- Problem description
Set down exactly the lines of the listing below, please, beginning with the first and ending with the line that holds "-- power by".

- Material to process

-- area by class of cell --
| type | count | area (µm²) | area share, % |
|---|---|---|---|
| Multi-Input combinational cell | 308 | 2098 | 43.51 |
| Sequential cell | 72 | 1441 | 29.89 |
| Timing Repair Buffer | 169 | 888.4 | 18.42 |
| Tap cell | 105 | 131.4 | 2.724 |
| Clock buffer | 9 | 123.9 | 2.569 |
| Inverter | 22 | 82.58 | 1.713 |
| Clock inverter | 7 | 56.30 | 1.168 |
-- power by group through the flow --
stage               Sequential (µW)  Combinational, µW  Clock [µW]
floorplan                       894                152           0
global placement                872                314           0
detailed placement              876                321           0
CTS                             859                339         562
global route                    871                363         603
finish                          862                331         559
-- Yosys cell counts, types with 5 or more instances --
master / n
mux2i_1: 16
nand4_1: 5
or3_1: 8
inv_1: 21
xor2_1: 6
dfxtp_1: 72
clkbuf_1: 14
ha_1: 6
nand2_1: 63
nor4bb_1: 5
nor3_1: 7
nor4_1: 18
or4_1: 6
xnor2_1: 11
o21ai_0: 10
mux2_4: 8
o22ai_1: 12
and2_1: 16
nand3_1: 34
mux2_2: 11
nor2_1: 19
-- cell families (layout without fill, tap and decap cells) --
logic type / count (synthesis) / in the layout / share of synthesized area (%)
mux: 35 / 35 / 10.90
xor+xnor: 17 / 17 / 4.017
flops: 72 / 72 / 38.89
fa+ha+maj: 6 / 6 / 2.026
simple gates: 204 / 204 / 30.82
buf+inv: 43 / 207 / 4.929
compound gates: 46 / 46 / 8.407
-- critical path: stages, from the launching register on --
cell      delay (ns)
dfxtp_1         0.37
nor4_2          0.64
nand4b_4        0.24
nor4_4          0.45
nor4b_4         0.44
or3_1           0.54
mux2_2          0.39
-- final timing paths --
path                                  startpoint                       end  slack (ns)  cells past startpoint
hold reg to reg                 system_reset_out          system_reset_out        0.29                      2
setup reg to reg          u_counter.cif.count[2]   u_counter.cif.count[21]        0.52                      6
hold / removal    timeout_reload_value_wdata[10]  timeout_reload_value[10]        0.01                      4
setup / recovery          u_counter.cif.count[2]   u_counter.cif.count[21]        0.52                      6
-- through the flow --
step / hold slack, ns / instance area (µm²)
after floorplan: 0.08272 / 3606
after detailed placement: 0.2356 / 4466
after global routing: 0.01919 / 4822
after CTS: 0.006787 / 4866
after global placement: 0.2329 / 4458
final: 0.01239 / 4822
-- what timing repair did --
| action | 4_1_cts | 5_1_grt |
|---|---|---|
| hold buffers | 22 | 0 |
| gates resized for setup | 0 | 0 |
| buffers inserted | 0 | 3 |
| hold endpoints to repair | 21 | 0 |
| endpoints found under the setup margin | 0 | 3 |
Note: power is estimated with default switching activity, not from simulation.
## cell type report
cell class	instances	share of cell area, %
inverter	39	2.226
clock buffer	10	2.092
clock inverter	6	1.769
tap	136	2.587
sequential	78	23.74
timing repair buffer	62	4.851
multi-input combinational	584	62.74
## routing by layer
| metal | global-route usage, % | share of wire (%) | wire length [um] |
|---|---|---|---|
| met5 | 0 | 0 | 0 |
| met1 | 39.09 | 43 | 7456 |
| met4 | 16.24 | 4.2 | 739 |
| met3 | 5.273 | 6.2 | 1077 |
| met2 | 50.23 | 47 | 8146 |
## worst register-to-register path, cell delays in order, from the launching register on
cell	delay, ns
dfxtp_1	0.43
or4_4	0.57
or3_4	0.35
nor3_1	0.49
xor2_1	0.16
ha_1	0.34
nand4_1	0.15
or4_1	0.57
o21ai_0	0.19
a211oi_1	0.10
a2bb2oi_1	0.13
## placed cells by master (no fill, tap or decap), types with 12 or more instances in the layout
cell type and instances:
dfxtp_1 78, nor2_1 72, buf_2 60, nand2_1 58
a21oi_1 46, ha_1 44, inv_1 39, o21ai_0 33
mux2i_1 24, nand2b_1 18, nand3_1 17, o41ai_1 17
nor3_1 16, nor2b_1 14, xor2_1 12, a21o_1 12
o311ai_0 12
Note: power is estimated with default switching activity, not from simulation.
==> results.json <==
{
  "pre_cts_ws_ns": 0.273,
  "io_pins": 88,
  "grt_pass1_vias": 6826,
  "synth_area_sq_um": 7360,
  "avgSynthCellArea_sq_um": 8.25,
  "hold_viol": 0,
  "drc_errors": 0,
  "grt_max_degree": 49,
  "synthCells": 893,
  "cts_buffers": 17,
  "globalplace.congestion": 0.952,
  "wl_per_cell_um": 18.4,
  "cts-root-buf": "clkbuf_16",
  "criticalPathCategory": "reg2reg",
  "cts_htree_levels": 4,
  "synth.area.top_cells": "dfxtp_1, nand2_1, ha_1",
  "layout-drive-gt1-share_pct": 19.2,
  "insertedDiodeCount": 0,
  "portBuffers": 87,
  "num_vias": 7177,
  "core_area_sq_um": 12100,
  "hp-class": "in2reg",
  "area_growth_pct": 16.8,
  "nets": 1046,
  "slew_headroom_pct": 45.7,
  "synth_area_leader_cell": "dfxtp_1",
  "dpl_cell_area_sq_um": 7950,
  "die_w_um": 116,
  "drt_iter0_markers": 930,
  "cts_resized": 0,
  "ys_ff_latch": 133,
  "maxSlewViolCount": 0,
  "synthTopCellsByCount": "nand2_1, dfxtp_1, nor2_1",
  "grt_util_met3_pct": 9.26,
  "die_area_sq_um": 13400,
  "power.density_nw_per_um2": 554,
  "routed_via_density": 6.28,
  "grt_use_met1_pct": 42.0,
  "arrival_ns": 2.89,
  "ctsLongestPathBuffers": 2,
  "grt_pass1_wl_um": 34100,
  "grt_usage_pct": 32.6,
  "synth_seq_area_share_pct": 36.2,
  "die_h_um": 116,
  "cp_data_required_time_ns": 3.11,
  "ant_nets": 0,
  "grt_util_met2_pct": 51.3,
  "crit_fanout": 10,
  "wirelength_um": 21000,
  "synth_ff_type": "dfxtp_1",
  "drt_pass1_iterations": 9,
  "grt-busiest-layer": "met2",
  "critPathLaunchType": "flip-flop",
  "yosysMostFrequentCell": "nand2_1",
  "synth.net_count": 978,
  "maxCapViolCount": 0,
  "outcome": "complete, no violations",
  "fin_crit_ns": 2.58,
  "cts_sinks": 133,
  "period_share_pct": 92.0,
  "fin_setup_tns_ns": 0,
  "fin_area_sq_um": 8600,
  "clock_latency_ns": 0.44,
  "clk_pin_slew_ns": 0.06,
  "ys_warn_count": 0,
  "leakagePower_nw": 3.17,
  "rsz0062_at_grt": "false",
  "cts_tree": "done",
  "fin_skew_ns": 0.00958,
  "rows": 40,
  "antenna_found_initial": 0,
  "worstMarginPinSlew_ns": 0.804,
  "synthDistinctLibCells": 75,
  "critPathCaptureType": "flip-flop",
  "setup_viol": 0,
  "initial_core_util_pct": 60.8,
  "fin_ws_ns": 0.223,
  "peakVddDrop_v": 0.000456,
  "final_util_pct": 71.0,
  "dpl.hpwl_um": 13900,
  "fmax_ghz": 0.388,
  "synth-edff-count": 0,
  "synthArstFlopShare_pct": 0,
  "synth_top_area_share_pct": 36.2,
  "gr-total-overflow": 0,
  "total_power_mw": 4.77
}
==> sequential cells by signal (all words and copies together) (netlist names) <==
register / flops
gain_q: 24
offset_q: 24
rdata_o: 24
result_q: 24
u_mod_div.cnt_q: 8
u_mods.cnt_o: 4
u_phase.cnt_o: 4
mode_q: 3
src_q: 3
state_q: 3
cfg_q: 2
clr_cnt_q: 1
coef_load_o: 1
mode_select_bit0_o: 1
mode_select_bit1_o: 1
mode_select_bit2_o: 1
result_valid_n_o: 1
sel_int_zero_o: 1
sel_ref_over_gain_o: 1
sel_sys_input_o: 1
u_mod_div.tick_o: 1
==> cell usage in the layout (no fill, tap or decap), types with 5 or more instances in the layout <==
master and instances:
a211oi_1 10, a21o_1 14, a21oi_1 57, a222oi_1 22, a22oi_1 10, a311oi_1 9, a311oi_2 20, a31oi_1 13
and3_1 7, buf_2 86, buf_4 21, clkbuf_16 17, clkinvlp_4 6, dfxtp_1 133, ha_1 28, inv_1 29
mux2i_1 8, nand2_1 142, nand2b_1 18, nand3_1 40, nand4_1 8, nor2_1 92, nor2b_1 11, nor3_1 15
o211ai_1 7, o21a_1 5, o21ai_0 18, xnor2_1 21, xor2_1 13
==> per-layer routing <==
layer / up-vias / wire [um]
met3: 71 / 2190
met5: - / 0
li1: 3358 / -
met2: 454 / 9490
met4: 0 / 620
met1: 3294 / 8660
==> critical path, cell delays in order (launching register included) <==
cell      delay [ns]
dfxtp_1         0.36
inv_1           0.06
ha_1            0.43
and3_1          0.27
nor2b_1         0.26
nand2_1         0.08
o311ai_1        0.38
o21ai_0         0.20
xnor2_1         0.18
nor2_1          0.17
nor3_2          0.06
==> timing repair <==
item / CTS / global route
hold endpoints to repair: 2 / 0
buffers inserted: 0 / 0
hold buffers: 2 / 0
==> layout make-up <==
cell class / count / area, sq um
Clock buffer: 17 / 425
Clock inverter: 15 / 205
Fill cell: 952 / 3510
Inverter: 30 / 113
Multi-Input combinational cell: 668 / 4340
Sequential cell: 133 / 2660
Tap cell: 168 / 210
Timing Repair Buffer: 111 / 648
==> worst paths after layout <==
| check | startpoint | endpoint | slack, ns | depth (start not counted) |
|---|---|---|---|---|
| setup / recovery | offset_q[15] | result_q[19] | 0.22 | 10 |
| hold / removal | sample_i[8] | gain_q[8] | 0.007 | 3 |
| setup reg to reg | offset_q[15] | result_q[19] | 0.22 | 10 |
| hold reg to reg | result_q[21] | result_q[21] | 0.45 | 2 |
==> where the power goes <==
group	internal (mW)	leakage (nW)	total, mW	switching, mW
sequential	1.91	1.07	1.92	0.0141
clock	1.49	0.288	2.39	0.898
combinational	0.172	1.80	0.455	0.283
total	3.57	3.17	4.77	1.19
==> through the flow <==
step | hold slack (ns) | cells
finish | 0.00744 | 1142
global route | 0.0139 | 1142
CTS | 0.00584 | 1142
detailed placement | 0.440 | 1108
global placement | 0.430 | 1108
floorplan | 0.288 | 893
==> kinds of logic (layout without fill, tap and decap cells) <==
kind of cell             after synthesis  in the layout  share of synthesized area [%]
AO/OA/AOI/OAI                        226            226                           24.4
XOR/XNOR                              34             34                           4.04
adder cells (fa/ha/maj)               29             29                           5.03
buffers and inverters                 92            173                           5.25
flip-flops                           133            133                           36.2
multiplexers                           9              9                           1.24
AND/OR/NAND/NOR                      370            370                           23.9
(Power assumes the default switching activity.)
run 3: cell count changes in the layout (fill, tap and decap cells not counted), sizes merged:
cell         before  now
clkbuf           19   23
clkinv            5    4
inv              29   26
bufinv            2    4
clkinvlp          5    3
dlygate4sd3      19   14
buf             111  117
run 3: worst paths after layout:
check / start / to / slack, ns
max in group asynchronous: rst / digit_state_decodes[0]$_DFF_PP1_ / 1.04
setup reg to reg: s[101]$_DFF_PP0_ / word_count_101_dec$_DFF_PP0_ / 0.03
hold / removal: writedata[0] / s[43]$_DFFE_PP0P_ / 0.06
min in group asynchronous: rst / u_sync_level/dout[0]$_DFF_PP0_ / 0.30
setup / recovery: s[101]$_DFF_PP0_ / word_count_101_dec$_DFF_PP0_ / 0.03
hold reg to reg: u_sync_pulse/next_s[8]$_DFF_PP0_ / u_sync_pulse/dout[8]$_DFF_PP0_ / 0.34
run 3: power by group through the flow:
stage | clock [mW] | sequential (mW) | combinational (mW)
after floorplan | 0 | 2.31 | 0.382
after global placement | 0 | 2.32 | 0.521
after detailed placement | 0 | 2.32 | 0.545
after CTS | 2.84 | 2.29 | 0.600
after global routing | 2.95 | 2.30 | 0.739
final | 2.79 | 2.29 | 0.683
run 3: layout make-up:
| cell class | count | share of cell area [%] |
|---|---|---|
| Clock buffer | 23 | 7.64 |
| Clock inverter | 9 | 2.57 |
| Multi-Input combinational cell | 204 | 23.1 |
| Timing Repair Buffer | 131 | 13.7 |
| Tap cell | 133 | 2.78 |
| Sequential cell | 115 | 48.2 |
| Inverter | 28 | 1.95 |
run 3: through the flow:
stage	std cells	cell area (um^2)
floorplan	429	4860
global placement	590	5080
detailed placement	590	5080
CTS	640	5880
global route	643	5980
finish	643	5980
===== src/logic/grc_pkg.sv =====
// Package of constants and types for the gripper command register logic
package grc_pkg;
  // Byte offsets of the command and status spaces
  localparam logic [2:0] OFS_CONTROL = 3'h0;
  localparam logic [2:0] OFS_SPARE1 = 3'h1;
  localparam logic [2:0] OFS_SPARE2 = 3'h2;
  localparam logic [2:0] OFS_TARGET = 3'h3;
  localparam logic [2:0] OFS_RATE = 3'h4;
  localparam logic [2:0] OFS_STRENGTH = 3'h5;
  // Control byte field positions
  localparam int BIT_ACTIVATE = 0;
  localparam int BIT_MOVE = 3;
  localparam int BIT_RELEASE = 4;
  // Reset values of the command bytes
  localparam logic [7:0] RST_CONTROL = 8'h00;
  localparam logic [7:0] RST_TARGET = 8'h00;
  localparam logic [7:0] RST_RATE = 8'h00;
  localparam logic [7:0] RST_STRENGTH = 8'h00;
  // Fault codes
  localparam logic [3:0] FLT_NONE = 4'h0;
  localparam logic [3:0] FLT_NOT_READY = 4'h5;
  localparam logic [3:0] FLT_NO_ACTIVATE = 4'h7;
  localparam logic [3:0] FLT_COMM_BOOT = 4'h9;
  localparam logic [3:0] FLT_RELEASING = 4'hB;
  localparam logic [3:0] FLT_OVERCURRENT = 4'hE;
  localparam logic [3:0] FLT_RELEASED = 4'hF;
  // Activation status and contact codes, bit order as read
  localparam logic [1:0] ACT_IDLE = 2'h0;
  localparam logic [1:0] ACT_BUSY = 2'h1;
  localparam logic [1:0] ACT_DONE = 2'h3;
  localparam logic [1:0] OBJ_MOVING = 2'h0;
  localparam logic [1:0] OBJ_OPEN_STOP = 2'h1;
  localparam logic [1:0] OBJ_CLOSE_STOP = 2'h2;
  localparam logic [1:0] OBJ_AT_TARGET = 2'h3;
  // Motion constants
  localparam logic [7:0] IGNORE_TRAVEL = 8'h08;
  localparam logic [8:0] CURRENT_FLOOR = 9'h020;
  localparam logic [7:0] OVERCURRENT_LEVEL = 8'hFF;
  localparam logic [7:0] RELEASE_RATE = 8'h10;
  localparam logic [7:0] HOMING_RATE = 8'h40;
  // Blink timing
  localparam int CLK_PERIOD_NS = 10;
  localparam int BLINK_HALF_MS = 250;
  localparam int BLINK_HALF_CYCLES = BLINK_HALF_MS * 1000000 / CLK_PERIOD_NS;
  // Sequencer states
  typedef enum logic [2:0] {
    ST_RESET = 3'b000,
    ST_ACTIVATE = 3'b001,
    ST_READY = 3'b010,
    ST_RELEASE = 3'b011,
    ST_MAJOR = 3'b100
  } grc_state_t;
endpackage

- Response for this exercise
-- area by class of cell --
| type | count | area (µm²) | area share, % |
|---|---|---|---|
| Multi-Input combinational cell | 308 | 2098 | 43.51 |
| Sequential cell | 72 | 1441 | 29.89 |
| Timing Repair Buffer | 169 | 888.4 | 18.42 |
| Tap cell | 105 | 131.4 | 2.724 |
| Clock buffer | 9 | 123.9 | 2.569 |
| Inverter | 22 | 82.58 | 1.713 |
| Clock inverter | 7 | 56.30 | 1.168 |
-- power by group through the flow --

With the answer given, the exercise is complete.